Stored items:
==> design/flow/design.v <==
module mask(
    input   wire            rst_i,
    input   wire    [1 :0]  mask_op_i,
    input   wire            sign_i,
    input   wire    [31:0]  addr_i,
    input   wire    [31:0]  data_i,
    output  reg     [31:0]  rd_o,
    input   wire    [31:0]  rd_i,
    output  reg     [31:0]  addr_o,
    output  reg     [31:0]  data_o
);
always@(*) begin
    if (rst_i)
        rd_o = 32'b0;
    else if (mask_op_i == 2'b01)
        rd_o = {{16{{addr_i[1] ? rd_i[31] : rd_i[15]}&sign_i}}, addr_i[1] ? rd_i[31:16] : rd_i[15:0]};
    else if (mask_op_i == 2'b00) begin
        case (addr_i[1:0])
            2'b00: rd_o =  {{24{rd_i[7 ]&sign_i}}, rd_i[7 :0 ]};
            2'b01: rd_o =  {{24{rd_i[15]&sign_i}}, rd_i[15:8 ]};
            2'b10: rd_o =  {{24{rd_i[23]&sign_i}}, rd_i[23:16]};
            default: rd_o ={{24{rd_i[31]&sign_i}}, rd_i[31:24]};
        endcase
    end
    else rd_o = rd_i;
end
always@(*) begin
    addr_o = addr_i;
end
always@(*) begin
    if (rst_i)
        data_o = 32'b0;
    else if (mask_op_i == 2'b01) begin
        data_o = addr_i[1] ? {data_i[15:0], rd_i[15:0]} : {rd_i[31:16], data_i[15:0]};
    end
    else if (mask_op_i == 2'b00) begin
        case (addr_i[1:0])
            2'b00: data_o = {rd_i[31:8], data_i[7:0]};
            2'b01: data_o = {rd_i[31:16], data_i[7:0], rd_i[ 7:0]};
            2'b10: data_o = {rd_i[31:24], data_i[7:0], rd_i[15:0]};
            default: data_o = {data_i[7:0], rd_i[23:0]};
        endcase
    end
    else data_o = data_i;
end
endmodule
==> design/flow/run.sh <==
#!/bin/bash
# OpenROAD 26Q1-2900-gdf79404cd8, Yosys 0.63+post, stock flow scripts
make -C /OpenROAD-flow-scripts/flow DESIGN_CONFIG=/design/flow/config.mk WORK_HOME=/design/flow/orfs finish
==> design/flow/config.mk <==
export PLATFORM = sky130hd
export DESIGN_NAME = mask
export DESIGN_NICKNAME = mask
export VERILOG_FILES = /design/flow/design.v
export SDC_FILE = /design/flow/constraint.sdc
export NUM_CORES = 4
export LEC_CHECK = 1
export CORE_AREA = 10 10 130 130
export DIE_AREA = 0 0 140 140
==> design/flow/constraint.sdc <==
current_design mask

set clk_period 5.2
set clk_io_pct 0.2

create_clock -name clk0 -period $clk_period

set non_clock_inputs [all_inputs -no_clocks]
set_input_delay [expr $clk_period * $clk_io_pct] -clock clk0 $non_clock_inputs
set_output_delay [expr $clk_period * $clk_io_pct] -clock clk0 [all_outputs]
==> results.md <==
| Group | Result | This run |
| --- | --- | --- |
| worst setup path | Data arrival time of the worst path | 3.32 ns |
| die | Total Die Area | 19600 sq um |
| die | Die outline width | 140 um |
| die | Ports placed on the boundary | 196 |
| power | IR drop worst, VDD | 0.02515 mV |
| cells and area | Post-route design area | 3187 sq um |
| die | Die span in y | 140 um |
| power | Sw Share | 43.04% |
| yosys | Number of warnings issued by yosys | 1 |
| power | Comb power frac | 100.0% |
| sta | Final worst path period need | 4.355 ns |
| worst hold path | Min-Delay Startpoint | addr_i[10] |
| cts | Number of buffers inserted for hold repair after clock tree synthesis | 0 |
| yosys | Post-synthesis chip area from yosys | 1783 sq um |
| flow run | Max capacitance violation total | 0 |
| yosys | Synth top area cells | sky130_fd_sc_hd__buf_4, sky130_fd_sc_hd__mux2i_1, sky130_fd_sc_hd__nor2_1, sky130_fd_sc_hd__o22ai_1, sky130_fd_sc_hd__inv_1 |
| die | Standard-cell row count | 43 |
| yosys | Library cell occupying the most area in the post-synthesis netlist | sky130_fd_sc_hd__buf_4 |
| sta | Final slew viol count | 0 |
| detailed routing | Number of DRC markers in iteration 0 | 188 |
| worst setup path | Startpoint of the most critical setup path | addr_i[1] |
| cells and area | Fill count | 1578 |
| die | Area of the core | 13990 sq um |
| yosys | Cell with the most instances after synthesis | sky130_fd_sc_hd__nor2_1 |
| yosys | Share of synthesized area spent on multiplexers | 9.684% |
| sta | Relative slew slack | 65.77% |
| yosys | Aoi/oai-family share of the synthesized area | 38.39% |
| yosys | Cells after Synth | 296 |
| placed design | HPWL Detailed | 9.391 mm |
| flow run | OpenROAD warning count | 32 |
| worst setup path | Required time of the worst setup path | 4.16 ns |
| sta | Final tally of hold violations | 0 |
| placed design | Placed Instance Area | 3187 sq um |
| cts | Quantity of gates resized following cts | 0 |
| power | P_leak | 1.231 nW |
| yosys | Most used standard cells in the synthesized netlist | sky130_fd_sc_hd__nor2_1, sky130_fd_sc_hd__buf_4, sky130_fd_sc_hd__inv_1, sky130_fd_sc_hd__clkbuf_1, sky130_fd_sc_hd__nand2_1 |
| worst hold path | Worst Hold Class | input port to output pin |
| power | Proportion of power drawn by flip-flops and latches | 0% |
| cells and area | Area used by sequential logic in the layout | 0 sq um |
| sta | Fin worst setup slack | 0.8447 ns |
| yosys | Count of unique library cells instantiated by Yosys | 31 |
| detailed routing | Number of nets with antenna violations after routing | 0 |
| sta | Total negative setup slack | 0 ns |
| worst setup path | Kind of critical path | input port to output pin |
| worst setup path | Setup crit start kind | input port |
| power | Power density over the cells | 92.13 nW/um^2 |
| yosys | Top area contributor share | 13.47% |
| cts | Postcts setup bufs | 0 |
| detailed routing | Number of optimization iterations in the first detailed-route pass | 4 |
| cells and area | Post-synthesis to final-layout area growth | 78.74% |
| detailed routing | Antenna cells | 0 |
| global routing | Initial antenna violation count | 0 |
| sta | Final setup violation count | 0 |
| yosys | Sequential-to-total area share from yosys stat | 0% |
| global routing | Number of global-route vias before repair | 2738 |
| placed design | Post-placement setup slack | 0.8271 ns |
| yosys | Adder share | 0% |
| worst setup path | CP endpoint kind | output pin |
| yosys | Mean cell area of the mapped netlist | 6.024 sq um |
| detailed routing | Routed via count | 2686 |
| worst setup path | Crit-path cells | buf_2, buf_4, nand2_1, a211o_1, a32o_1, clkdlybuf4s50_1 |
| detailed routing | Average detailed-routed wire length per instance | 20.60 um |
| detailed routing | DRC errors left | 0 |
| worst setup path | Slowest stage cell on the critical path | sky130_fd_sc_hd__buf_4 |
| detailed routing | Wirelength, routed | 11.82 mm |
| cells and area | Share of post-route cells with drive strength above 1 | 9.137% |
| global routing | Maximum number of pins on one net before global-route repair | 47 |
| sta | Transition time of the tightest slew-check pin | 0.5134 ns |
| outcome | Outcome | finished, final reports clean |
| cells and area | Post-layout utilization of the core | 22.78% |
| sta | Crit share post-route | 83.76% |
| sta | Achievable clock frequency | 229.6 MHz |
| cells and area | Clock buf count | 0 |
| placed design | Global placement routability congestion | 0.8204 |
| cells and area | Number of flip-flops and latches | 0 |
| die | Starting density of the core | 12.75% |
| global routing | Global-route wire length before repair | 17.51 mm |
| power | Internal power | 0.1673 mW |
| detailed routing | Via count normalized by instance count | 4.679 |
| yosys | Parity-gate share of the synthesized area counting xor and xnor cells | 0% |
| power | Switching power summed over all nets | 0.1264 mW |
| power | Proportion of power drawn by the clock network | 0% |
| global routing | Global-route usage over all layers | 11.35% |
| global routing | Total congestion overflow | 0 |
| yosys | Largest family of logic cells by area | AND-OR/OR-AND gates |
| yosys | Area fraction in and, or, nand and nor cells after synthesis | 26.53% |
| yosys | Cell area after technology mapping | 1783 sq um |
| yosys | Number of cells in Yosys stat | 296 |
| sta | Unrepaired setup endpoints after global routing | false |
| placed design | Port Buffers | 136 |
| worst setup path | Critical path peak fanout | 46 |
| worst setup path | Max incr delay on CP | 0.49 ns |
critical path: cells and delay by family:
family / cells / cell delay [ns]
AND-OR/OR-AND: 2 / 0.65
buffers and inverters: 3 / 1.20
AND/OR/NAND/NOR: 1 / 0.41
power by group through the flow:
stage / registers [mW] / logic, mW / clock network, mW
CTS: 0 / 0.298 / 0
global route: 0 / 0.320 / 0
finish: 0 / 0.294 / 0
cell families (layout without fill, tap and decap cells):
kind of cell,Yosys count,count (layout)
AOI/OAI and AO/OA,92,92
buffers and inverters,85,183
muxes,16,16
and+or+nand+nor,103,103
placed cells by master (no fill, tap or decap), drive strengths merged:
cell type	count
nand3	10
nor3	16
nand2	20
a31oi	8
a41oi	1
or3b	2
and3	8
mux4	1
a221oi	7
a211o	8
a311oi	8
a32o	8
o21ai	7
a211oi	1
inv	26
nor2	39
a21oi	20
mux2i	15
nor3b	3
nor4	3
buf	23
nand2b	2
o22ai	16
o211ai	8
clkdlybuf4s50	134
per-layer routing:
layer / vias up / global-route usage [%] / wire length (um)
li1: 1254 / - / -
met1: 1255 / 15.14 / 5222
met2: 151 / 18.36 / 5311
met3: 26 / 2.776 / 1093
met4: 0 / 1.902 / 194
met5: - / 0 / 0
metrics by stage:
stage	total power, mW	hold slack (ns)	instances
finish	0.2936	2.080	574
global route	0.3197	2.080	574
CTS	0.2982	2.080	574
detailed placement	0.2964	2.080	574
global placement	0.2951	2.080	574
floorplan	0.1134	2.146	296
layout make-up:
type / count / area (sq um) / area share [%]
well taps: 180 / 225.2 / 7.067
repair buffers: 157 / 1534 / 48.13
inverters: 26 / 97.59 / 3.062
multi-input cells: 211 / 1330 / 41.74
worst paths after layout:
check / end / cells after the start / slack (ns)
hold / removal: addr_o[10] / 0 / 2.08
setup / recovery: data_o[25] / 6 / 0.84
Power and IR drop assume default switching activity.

— TASK BRIEF —
Only the lines above that include the word "placement" belong in the answer; copy each one.

— ANSWER SECTION —
| placed design | Post-placement setup slack | 0.8271 ns |
| placed design | Global placement routability congestion | 0.8204 |
detailed placement	0.2964	2.080	574
global placement	0.2951	2.080	574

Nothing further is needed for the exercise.